Example prompts example-prompts

Use this section as a quick-reference prompt library. If you are new to Field Discovery Agent, read Best practices and Supported use cases first to understand when and why each function applies.

Identification prompts

Use these prompts when you know the data concept you need but not which field holds it.

“Which field holds a customer’s state or region?”
“Find fields related to email subscription status.”
“What field contains the date of a customer’s first purchase?”
“Identify fields that represent customer lifetime value.”
“Which fields in my profile schema relate to loyalty program membership?”

Recommendation prompts

Use these prompts when you are starting a workflow and need guidance on which fields to include for a specific goal.

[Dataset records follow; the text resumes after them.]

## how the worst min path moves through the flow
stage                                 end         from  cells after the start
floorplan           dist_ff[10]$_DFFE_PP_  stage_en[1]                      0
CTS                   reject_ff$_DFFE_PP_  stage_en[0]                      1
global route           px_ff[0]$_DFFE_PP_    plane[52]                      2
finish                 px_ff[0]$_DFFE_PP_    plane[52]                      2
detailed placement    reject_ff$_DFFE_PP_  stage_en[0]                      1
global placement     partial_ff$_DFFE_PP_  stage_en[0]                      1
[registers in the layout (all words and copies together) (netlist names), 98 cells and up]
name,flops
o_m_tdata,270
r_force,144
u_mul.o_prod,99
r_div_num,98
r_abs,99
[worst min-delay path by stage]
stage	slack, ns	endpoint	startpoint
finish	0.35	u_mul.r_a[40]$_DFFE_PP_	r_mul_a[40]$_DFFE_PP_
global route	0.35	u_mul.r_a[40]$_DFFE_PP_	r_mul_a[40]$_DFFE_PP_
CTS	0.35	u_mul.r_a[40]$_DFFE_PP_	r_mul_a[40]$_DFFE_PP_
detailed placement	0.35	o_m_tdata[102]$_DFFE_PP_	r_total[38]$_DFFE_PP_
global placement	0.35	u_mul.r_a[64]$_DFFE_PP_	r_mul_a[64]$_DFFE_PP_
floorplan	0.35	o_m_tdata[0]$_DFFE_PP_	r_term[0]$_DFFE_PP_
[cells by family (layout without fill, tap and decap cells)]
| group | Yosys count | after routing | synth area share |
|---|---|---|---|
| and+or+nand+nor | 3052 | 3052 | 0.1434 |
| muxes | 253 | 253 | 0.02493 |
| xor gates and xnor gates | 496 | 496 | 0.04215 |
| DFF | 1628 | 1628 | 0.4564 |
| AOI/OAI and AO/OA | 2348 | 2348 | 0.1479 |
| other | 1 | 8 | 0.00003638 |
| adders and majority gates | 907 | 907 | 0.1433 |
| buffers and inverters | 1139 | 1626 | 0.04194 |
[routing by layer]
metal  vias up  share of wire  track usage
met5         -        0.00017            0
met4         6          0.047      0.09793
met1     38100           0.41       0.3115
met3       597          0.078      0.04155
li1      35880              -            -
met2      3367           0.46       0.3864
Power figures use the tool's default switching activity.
$ cat src/hdl/fcsr_pkg.sv
`timescale 1ns / 1ps
// ----------------------------------------------------------------------------
// fcsr_pkg
// Shared widths, limits and sequencer states for the filled circle span
// rasterizer.
// ----------------------------------------------------------------------------
package fcsr_pkg;

    localparam int MAX_DIM    = 4096;
    localparam int MAX_RADIUS = 31;

    localparam int DIM_W   = 13;               // canvas size registers
    localparam int COORD_W = 14;               // signed centre coordinates
    localparam int RAD_W   = 6;                // signed radius
    localparam int ROOT_W  = $clog2(MAX_RADIUS + 1);
    localparam int RR_W    = 2 * ROOT_W;       // radius squared
    localparam int POS_W   = COORD_W + 1;      // signed working coordinate
    localparam int OUT_W   = 12;               // row and column outputs
    localparam int COL_W   = 8;
    localparam int IDX_W   = 1;

    localparam logic [IDX_W-1:0] REG_CANVAS_WIDTH  = 1'd0;
    localparam logic [IDX_W-1:0] REG_CANVAS_HEIGHT = 1'd1;

    localparam logic [DIM_W-1:0] DIM_RESET = 13'd256;
    localparam logic [COL_W-1:0] WHITE     = 8'hFF;

    typedef enum logic [2:0] {
        ST_IDLE,
        ST_START,
        ST_ROW,
        ST_SQRT,
        ST_CLIP,
        ST_FLUSH
    } t_state;

    typedef struct packed {
        logic [COL_W-1:0] red;
        logic [COL_W-1:0] green;
        logic [COL_W-1:0] blue;
        logic [COL_W-1:0] alpha;
    } t_color;

    // Clamp a canvas size register to the largest supported canvas.
    function automatic logic [DIM_W-1:0] clamp_dim(input logic [DIM_W-1:0] d);
        logic [DIM_W-1:0] lim;
        lim = DIM_W'(MAX_DIM);
        return (d > lim) ? lim : d;
    endfunction

endpackage

$ cat src/hdl/filled_circle_span_rasterizer.sv
`timescale 1ns / 1ps
// ----------------------------------------------------------------------------
// filled_circle_span_rasterizer
// Turns one brush request into clipped row spans of a filled circle.
// ----------------------------------------------------------------------------
// Each row visited goes through setup, square-root start, 5 root steps and
// clip, paced by the bit-per-cycle square-root unit; a request also waits
// on the output when it stalls.
// One request is in work at a time; a new one is taken once the last span
// has been loaded into the output register.
// Reset is synchronous, active low: sequencer idle, output empty, canvas 256x256.
module filled_circle_span_rasterizer (
    input  logic                          i_clk,
    input  logic                          i_rst_n,
    // configuration
    input  logic                          i_cfg_we,
    input  logic [fcsr_pkg::IDX_W-1:0]    i_cfg_index,
    input  logic [fcsr_pkg::DIM_W-1:0]    i_cfg_wdata,
    // request channel
    input  logic                          i_in_valid,
    output logic                          o_in_stall,
    input  logic signed [fcsr_pkg::COORD_W-1:0] i_center_x,
    input  logic signed [fcsr_pkg::COORD_W-1:0] i_center_y,
    input  logic signed [fcsr_pkg::RAD_W-1:0]   i_brush_radius,
    input  logic [fcsr_pkg::COL_W-1:0]    i_red_in,
    input  logic [fcsr_pkg::COL_W-1:0]    i_green_in,
    input  logic [fcsr_pkg::COL_W-1:0]    i_blue_in,
    input  logic [fcsr_pkg::COL_W-1:0]    i_alpha_in,
    input  logic                          i_erase,
    // span channel
    output logic                          o_out_valid,
    input  logic                          i_out_stall,
    output logic [fcsr_pkg::OUT_W-1:0]    o_row,
    output logic [fcsr_pkg::OUT_W-1:0]    o_span_start,
    output logic [fcsr_pkg::OUT_W-1:0]    o_span_end,
    output logic [fcsr_pkg::COL_W-1:0]    o_red_out,
    output logic [fcsr_pkg::COL_W-1:0]    o_green_out,
    output logic [fcsr_pkg::COL_W-1:0]    o_blue_out,
    output logic [fcsr_pkg::COL_W-1:0]    o_alpha_out,
    output logic                          o_last_span
);
    import fcsr_pkg::*;

    t_state r_state, n_state;

    logic [DIM_W-1:0]          r_width, r_height;
    logic signed [COORD_W-1:0] r_cx, r_cy;
    logic signed [RAD_W-1:0]   r_rad;
    t_color                    r_col;
    logic signed [POS_W-1:0]   r_y, r_y1;
    logic [RR_W-1:0]           r_rr;

    logic                      r_pend_valid;
    logic [OUT_W-1:0]          r_pend_row, r_pend_x0, r_pend_x1;

    logic                      r_out_valid;
    logic [OUT_W-1:0]          r_out_row, r_out_x0, r_out_x1;
    t_color                    r_out_col;
    logic                      r_out_last;

    // sequencer strobes
    logic s_accept, s_sqrt_start, s_push, s_push_last, s_pend_load, s_y_inc;

    logic                    c_out_free;
    logic signed [POS_W-1:0] c_cx, c_cy, c_w_last, c_h_last, c_rad;
    logic [ROOT_W-1:0]       c_rad_sat;
    logic signed [POS_W-1:0] c_y0, c_y1, c_dy, c_x0, c_x1, c_root;
    logic [ROOT_W-1:0]       c_dy_abs;
    logic [RR_W-1:0]         c_radicand;
    logic                    c_on_canvas, c_span_ok;
    logic                    w_sqrt_done;
    logic [ROOT_W-1:0]       w_root;

    fcsr_isqrt u_isqrt (
        .i_clk      (i_clk),
        .i_rst_n    (i_rst_n),
        .i_start    (s_sqrt_start),
        .i_radicand (c_radicand),
        .o_done     (w_sqrt_done),
        .o_root     (w_root)
    );

    // ---------------- geometry ----------------
    assign c_cx     = POS_W'(r_cx);
    assign c_cy     = POS_W'(r_cy);
    assign c_w_last = $signed(POS_W'(clamp_dim(r_width)))  - POS_W'(1);
    assign c_h_last = $signed(POS_W'(clamp_dim(r_height))) - POS_W'(1);

    assign c_rad_sat = (r_rad > $signed({1'b0, ROOT_W'(MAX_RADIUS)}))
                       ? ROOT_W'(MAX_RADIUS) : r_rad[ROOT_W-1:0];
    assign c_rad     = $signed(POS_W'(c_rad_sat));

    assign c_y0 = (c_cy - c_rad < 0) ? '0 : c_cy - c_rad;
    assign c_y1 = (c_cy + c_rad > c_h_last) ? c_h_last : c_cy + c_rad;

    assign c_on_canvas = (c_cx >= 0) && (c_cx <= c_w_last) &&
                         (c_cy >= 0) && (c_cy <= c_h_last);

    // |dy| never exceeds the radius inside the row loop
    assign c_dy       = r_y - c_cy;
    assign c_dy_abs   = c_dy[POS_W-1] ? ROOT_W'(-c_dy) : c_dy[ROOT_W-1:0];
    assign c_radicand = r_rr - RR_W'(c_dy_abs * c_dy_abs);

    assign c_root    = $signed(POS_W'(w_root));
    assign c_x0      = (c_cx - c_root < 0) ? '0 : c_cx - c_root;
    assign c_x1      = (c_cx + c_root > c_w_last) ? c_w_last : c_cx + c_root;
    assign c_span_ok = (c_x0 <= c_x1);

    assign c_out_free = !r_out_valid || !i_out_stall;

    // ---------------- sequencer ----------------
    always_ff @(posedge i_clk) begin
        if (!i_rst_n) begin
            r_state <= ST_IDLE;
        end else begin
            r_state <= n_state;
        end
    end

    always_comb begin
        n_state      = r_state;
        s_accept     = 1'b0;
        s_sqrt_start = 1'b0;
        s_push       = 1'b0;
        s_push_last  = 1'b0;
        s_pend_load  = 1'b0;
        s_y_inc      = 1'b0;
        case (r_state)
            ST_IDLE: begin
                if (i_in_valid) begin
                    s_accept = 1'b1;
                    n_state  = ST_START;
                end
            end
            ST_START: begin
                n_state = (r_rad <= 0) ? ST_FLUSH : ST_ROW;
            end
            ST_ROW: begin
                if (r_y > r_y1) begin
                    n_state = ST_FLUSH;
                end else begin
                    s_sqrt_start = 1'b1;
                    n_state      = ST_SQRT;
                end
            end
            ST_SQRT: begin
                if (w_sqrt_done) begin
                    n_state = ST_CLIP;
                end
            end
            ST_CLIP: begin
                // hold the new span until the older pending one can leave
                if (!c_span_ok) begin
                    s_y_inc = 1'b1;
                    n_state = ST_ROW;
                end else if (!r_pend_valid || c_out_free) begin
                    s_push      = r_pend_valid;
                    s_pend_load = 1'b1;
                    s_y_inc     = 1'b1;
                    n_state     = ST_ROW;
                end
            end
            ST_FLUSH: begin
                if (!r_pend_valid) begin
                    n_state = ST_IDLE;
                end else if (c_out_free) begin
                    s_push      = 1'b1;
                    s_push_last = 1'b1;
                    n_state     = ST_IDLE;
                end
            end
            default: n_state = ST_IDLE;
        endcase
    end

    assign o_in_stall = (r_state != ST_IDLE);

    // ---------------- configuration ----------------
    always_ff @(posedge i_clk) begin
        if (!i_rst_n) begin
            r_width  <= DIM_RESET;
            r_height <= DIM_RESET;
        end else if (i_cfg_we) begin
            case (i_cfg_index)
                REG_CANVAS_WIDTH:  r_width  <= i_cfg_wdata;
                REG_CANVAS_HEIGHT: r_height <= i_cfg_wdata;
                default: ;
            endcase
        end
    end

    // ---------------- request and row state ----------------
    always_ff @(posedge i_clk) begin
        if (s_accept) begin
            r_cx  <= i_center_x;
            r_cy  <= i_center_y;
            r_rad <= i_brush_radius;
            if (i_erase) begin
                r_col <= '{red: WHITE, green: WHITE, blue: WHITE, alpha: WHITE};
            end else begin
                r_col <= '{red: i_red_in, green: i_green_in,
                           blue: i_blue_in, alpha: i_alpha_in};
            end
        end
        if (r_state == ST_START) begin
            r_y  <= c_y0;
            r_y1 <= c_y1;
            r_rr <= RR_W'(c_rad_sat * c_rad_sat);
        end else if (s_y_inc) begin
            r_y <= r_y + POS_W'(1);
        end
    end

    // one span of lookahead so the final span can be flagged
    always_ff @(posedge i_clk) begin
        if (!i_rst_n) begin
            r_pend_valid <= 1'b0;
        end else if (r_state == ST_START) begin
            r_pend_valid <= (r_rad <= 0) && c_on_canvas;
        end else if (s_pend_load) begin
            r_pend_valid <= 1'b1;
        end else if (s_push_last) begin
            r_pend_valid <= 1'b0;
        end
    end

    always_ff @(posedge i_clk) begin
        if (r_state == ST_START) begin
            r_pend_row <= r_cy[OUT_W-1:0];
            r_pend_x0  <= r_cx[OUT_W-1:0];
            r_pend_x1  <= r_cx[OUT_W-1:0];
        end else if (s_pend_load) begin
            r_pend_row <= r_y[OUT_W-1:0];
            r_pend_x0  <= c_x0[OUT_W-1:0];
            r_pend_x1  <= c_x1[OUT_W-1:0];
        end
    end

    // ---------------- output register ----------------
    always_ff @(posedge i_clk) begin
        if (!i_rst_n) begin
            r_out_valid <= 1'b0;
        end else if (s_push) begin
            r_out_valid <= 1'b1;
        end else if (!i_out_stall) begin
            r_out_valid <= 1'b0;
        end
    end

    always_ff @(posedge i_clk) begin
        if (s_push) begin
            r_out_row  <= r_pend_row;
            r_out_x0   <= r_pend_x0;
            r_out_x1   <= r_pend_x1;
            r_out_col  <= r_col;
            r_out_last <= s_push_last;
        end
    end

    assign o_out_valid  = r_out_valid;
    assign o_row        = r_out_row;
    assign o_span_start = r_out_x0;
    assign o_span_end   = r_out_x1;
    assign o_red_out    = r_out_col.red;
    assign o_green_out  = r_out_col.green;
    assign o_blue_out   = r_out_col.blue;
    assign o_alpha_out  = r_out_col.alpha;
    assign o_last_span  = r_out_last;

endmodule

“What fields should I use to build a re-engagement audience?”
“Recommend fields for an audience targeting customers who have not purchased in 90 days.”
“What fields are most useful for modeling churn risk?”
“Suggest fields I should include when creating a geographic segmentation.”
“I am building a propensity-to-buy model. Which fields should I start with?”

Enrichment prompts

Use these prompts when you have a candidate field and want to verify it before using it in a segment, query, or mapping.

“Tell me more about homeAddress.stateProvince.”
“Show me sample values for commerce.purchases.value.”
“Where is person.name.lastName used across my datasets and audiences?”
“What datasets contain the field web.webPageDetails.URL?”
“Is segmentMembership mapped to any active destinations?”

Troubleshooting troubleshooting

Use this section when results are missing, unexpected, or when you are unsure whether Field Discovery Agent handled your request.

  • A recently added field does not appear in results. The knowledge base may not yet reflect the new schema or field. Allow time for the knowledge base to update after adding schemas or fields to your environment, then resubmit your query. See Knowledge base.

  • All results are labeled Moderately Relevant or Relevant rather than Highly Relevant. Your query may be too broad, or the terminology you used may not match your field metadata. Refine your prompt with more specific language or terms that align with how your fields are named in your schemas. See Best practices.

  • Field Discovery Agent was not invoked. You submitted a query in AI Assistant but the Reasoning complete panel does not indicate Field Discovery Agent. Your query may not have contained a clear field discovery intent. Restate your query explicitly — for example, “Find the field that holds customer email opt-out status” — and resubmit. See Use Field Discovery Agent.

  • Sample values are not appearing for a field. The field may be empty in your current sandbox, your permissions may not include access to its underlying dataset, or the field may have high cardinality (such as an ID field) for which sample values are not shown. Confirm your dataset access permissions and verify the field is populated with data. See Access and PII constraints.

  • Results include fields from schemas you did not expect. Field Discovery Agent searches all schemas and datasets in your current sandbox that are accessible under your permissions. If unexpected results appear, confirm your active sandbox context in AI Assistant and verify which schemas and datasets are accessible to your role.

To verify which agent handled your request, see step 6 in Use Field Discovery Agent.